Formation and evolution of Th-REE mineralizing fluids at the Kiruna-type Choghart iron oxide-apatite deposit, Central Iran: Insights from fluid inclusions and H-C-O isotopes

The Choghart iron oxide-apatite (IOA) deposit is one of the largest iron mines of the Bafq district in Central Iran. This deposit is hosted by the Early Cambrian rhyolites, and diabase dikes crosscut both host rocks and the ore bodies. The Choghart rhyolites erupted in a continental arc setting, while the Choghart diabase dikes formed in a back-arc basin environment. Thorite, minor titanite, and REE-oxide are the main hosts of Th and REEs. The mineralogy and geochemistry support that the Th-REE mineralization formed at relatively reduced conditions. The presence of calcite accompanied by thorite and titanite suggests that Th and REE probably migrated as carbonate complexes in the mineralizing hydrothermal fluids. Microthermometric data of calcite associated with thorite indicate that the salinity of the ore-forming fluids varies from 20 to 30 wt% NaCl equivalent with temperature estimates between 300 and 370 degrees C. The narrow range of homogenization temperature and low salinities of the fluid inclusions imply the presence of only one fluid phase in the Th-REE mineralization. The calcite delta C-13(PDB) (-3.9 to -4.1 parts per thousand) and delta O-18(SMOW) (6.6-7.0 parts per thousand) support a magmatic source for the ore-forming fluids. Actinolite delta D (5.55-6.72 parts per thousand) and delta O-18 (-100.8 to -82.4 parts per thousand) also suggest a magmatic source of the ore-forming fluids.
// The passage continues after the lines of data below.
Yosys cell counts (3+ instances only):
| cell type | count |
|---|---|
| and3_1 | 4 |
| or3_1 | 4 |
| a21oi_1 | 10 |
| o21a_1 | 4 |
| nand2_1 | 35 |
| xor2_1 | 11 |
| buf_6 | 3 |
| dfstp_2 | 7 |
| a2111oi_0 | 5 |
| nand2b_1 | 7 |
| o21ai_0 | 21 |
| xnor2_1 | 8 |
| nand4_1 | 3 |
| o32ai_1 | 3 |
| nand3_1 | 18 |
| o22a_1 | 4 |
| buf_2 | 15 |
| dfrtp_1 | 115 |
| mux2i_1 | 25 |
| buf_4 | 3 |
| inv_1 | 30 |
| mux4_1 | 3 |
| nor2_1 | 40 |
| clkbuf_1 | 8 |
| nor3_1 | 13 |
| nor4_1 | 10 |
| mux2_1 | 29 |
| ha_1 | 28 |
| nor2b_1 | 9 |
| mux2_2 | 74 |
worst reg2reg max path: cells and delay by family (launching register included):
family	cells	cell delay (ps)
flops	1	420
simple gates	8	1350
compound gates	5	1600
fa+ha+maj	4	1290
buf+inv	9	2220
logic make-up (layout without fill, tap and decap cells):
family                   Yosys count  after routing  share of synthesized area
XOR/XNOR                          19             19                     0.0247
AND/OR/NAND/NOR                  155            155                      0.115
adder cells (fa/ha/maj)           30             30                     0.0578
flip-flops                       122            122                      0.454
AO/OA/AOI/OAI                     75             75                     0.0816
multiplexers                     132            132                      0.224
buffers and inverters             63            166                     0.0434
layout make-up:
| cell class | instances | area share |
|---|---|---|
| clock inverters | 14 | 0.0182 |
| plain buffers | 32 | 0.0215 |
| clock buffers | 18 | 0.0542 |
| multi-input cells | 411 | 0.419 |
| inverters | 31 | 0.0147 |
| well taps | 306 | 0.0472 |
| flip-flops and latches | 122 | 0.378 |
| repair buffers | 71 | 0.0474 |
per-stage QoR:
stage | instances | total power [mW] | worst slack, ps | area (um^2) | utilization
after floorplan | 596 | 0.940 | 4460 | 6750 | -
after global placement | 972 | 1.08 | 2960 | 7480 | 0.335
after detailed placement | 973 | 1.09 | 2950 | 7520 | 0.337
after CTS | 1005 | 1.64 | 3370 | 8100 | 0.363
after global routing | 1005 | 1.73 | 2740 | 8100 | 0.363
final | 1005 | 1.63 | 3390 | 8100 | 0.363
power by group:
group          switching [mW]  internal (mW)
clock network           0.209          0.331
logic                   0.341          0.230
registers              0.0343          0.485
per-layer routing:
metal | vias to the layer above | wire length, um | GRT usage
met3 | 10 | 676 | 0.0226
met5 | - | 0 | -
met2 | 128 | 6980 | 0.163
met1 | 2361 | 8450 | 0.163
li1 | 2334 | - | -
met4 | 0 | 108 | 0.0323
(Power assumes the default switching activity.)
File: config.mk
export PLATFORM = sky130hd
export DESIGN_NAME = hdlc_frame_rx
export DESIGN_NICKNAME = d
export VERILOG_FILES = /design/src/rtl/hdlc_rx_pkg.sv /design/src/rtl/hdlc_rx_line.sv /design/src/rtl/hdlc_rx_pack.sv /design/src/rtl/hdlc_rx_fifo.sv /design/src/rtl/hdlc_frame_rx.sv
export SDC_FILE = /design/constraint.sdc
export NUM_CORES = 1
export LEC_CHECK = 0
export BUFFER_PORTS_ARGS = -buffer_cell sky130_fd_sc_hd__buf_4
export CAP_MARGIN = 40
export CORE_MARGIN = 2
export CORE_UTILIZATION = 45
export CTS_CLUSTER_SIZE = 25
export DETAILED_ROUTE_END_ITERATION = 10
export GPL_ROUTABILITY_DRIVEN = 1
export SLEW_MARGIN = 20
export SYNTH_ARGS = -nofsm -noshare
export SYNTH_HDL_FRONTEND = slang
export SYNTH_SLANG_ARGS = --single-unit
export TNS_END_PERCENT = 30
File: constraint.sdc
create_clock -name clk -period 5.12 [get_ports clk]
set_clock_uncertainty 0.15 [all_clocks]
set_input_delay 0.256 -clock clk [delete_from_list [all_inputs] [get_ports clk]]
set_output_delay 0.256 -clock clk [all_outputs]
set_load 0.03 [all_outputs]
--- src/rtl/gate_seq_pkg.sv ---
package gate_seq_pkg;

    // Sequencer phases within one switching period
    typedef enum logic [2:0] {
        PH_OFF,   // disabled, waiting for a cycle start
        PH_DEAD,  // both gates low before high-side turn-on
        PH_HIGH,  // high-side gate on
        PH_WAIT,  // high side off, waiting for switch node low
        PH_LOW,   // low-side gate on
        PH_LOCK   // switch node never went low: low side held off
    } phase_e;

    typedef struct packed {
        logic start;   // cycle start pulse
        logic stop;    // pwm turn-off request
        logic sw_low;  // switch node low flag
        logic en;      // driver enable
        logic limit;   // maximum on-time reached
    } seq_in_t;

    typedef struct packed {
        logic hs;
        logic ls;
    } gate_t;

    function automatic int duty_limit(input int period, input int pct);
        return (period * pct) / 100;
    endfunction

    function automatic int cnt_width(input int n);
        return (n < 2) ? 1 : $clog2(n + 1);
    endfunction

endpackage
`config.mk`:
```
export PLATFORM = sky130hd
export DESIGN_NAME = cfg_serial_loader
export DESIGN_NICKNAME = d
export VERILOG_FILES = /design/src/rtl/cfg_loader_pkg.sv /design/src/rtl/cfg_mode_latch.sv /design/src/rtl/cfg_clk_div.sv /design/src/rtl/cfg_ext_sync.sv /design/src/rtl/cfg_frame_capture.sv /design/src/rtl/cfg_serial_loader.sv
export SDC_FILE = /design/constraint.sdc
export NUM_CORES = 1
export LEC_CHECK = 0
export ABC_AREA = 1
export ABC_CLOCK_PERIOD_IN_PS = 3100
export BUFFER_PORTS_ARGS = -buffer_cell sky130_fd_sc_hd__buf_2
export CORE_MARGIN = 4
export CORE_UTILIZATION = 45
export DETAILED_ROUTE_END_ITERATION = 10
export HOLD_SLACK_MARGIN = 0.02
export PLACE_DENSITY = 0.64
export SYNTH_ARGS = -nofsm -noshare
export SYNTH_HDL_FRONTEND = slang
export SYNTH_SLANG_ARGS = --single-unit
```
`constraint.sdc`:
```
create_clock -name clk -period 3.1 [get_ports clk]
set_clock_uncertainty 0.1 [all_clocks]
set_input_delay 0.31 -clock clk [delete_from_list [all_inputs] [get_ports clk]]
set_output_delay 0.31 -clock clk [all_outputs]
set_load 0.02 [all_outputs]
```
Microthermometric data imply that fluid-rock interaction and cooling were critical factors triggering the thorite precipitation at Choghart IOA deposit. Stable isotopic data indicate that post-magmatic fluids derived from rhyolitic magmas played a significant role in the Th-REE mineralization.

Automated summary

The Choghart iron oxide-apatite (IOA) deposit in Central Iran is one of the largest iron mines in the region. This study investigates the formation of Thorium-Rare Earth Elements (Th-REE) mineralization in the deposit. The findings suggest that the mineralization occurred in reduced conditions, and the ore-forming fluids likely migrated as carbonate complexes. The study also reveals the role of fluid-rock interaction and cooling in triggering thorite precipitation. Stable isotopic analysis indicates the involvement of post-magmatic fluids derived from rhyolitic magmas in the Th-REE mineralization.